PROBLEM REQUIREMENTS. Among the lines below, a stretch begins at the one with "input signed [31:0] angle;" and ends at the one with "create_clock -name core_clock". Repeat that stretch exactly, ends included.

DATA SUPPLIED.
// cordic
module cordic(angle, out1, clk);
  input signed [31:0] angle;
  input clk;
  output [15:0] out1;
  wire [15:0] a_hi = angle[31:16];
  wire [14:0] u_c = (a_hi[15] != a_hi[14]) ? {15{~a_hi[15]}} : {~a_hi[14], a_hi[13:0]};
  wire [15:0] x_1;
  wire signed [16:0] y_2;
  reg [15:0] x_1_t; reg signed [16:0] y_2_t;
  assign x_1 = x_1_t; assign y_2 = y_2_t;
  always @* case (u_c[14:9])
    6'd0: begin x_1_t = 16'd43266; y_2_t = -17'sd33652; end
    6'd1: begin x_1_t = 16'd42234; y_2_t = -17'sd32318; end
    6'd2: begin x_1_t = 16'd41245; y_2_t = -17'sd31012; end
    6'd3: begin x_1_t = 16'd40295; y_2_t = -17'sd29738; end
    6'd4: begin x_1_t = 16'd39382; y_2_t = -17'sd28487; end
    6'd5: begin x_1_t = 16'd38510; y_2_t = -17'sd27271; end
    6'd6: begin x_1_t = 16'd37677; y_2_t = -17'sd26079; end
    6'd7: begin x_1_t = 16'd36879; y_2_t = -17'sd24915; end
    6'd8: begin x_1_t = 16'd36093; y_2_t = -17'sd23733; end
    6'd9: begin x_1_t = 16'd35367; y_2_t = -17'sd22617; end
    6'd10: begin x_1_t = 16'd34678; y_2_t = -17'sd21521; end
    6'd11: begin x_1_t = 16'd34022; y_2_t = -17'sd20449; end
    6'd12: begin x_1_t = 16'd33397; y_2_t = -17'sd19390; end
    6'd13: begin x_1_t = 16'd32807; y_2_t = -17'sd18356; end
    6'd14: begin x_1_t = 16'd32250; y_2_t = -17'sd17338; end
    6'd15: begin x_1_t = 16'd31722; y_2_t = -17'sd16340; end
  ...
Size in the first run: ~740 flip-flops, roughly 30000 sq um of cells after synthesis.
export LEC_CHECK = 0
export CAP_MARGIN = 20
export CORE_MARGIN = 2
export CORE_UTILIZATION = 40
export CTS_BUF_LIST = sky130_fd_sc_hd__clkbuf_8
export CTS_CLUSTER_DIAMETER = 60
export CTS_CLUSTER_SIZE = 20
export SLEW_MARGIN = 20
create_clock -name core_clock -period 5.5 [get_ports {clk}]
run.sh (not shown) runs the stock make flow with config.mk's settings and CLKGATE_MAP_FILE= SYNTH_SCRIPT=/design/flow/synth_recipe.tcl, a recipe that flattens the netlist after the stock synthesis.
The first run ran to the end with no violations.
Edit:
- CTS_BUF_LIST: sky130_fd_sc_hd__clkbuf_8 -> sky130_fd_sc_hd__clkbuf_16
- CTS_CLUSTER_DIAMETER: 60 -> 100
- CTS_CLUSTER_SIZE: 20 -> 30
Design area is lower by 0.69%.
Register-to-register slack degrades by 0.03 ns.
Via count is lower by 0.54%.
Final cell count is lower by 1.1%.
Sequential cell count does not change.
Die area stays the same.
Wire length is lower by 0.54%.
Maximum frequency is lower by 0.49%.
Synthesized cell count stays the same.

REPLY.
  input signed [31:0] angle;
  input clk;
  output [15:0] out1;
  wire [15:0] a_hi = angle[31:16];
  wire [14:0] u_c = (a_hi[15] != a_hi[14]) ? {15{~a_hi[15]}} : {~a_hi[14], a_hi[13:0]};
  wire [15:0] x_1;
  wire signed [16:0] y_2;
  reg [15:0] x_1_t; reg signed [16:0] y_2_t;
  assign x_1 = x_1_t; assign y_2 = y_2_t;
  always @* case (u_c[14:9])
    6'd0: begin x_1_t = 16'd43266; y_2_t = -17'sd33652; end
    6'd1: begin x_1_t = 16'd42234; y_2_t = -17'sd32318; end
    6'd2: begin x_1_t = 16'd41245; y_2_t = -17'sd31012; end
    6'd3: begin x_1_t = 16'd40295; y_2_t = -17'sd29738; end
    6'd4: begin x_1_t = 16'd39382; y_2_t = -17'sd28487; end
    6'd5: begin x_1_t = 16'd38510; y_2_t = -17'sd27271; end
    6'd6: begin x_1_t = 16'd37677; y_2_t = -17'sd26079; end
    6'd7: begin x_1_t = 16'd36879; y_2_t = -17'sd24915; end
    6'd8: begin x_1_t = 16'd36093; y_2_t = -17'sd23733; end
    6'd9: begin x_1_t = 16'd35367; y_2_t = -17'sd22617; end
    6'd10: begin x_1_t = 16'd34678; y_2_t = -17'sd21521; end
    6'd11: begin x_1_t = 16'd34022; y_2_t = -17'sd20449; end
    6'd12: begin x_1_t = 16'd33397; y_2_t = -17'sd19390; end
    6'd13: begin x_1_t = 16'd32807; y_2_t = -17'sd18356; end
    6'd14: begin x_1_t = 16'd32250; y_2_t = -17'sd17338; end
    6'd15: begin x_1_t = 16'd31722; y_2_t = -17'sd16340; end
  ...
Size in the first run: ~740 flip-flops, roughly 30000 sq um of cells after synthesis.
export LEC_CHECK = 0
export CAP_MARGIN = 20
export CORE_MARGIN = 2
export CORE_UTILIZATION = 40
export CTS_BUF_LIST = sky130_fd_sc_hd__clkbuf_8
export CTS_CLUSTER_DIAMETER = 60
export CTS_CLUSTER_SIZE = 20
export SLEW_MARGIN = 20
create_clock -name core_clock -period 5.5 [get_ports {clk}]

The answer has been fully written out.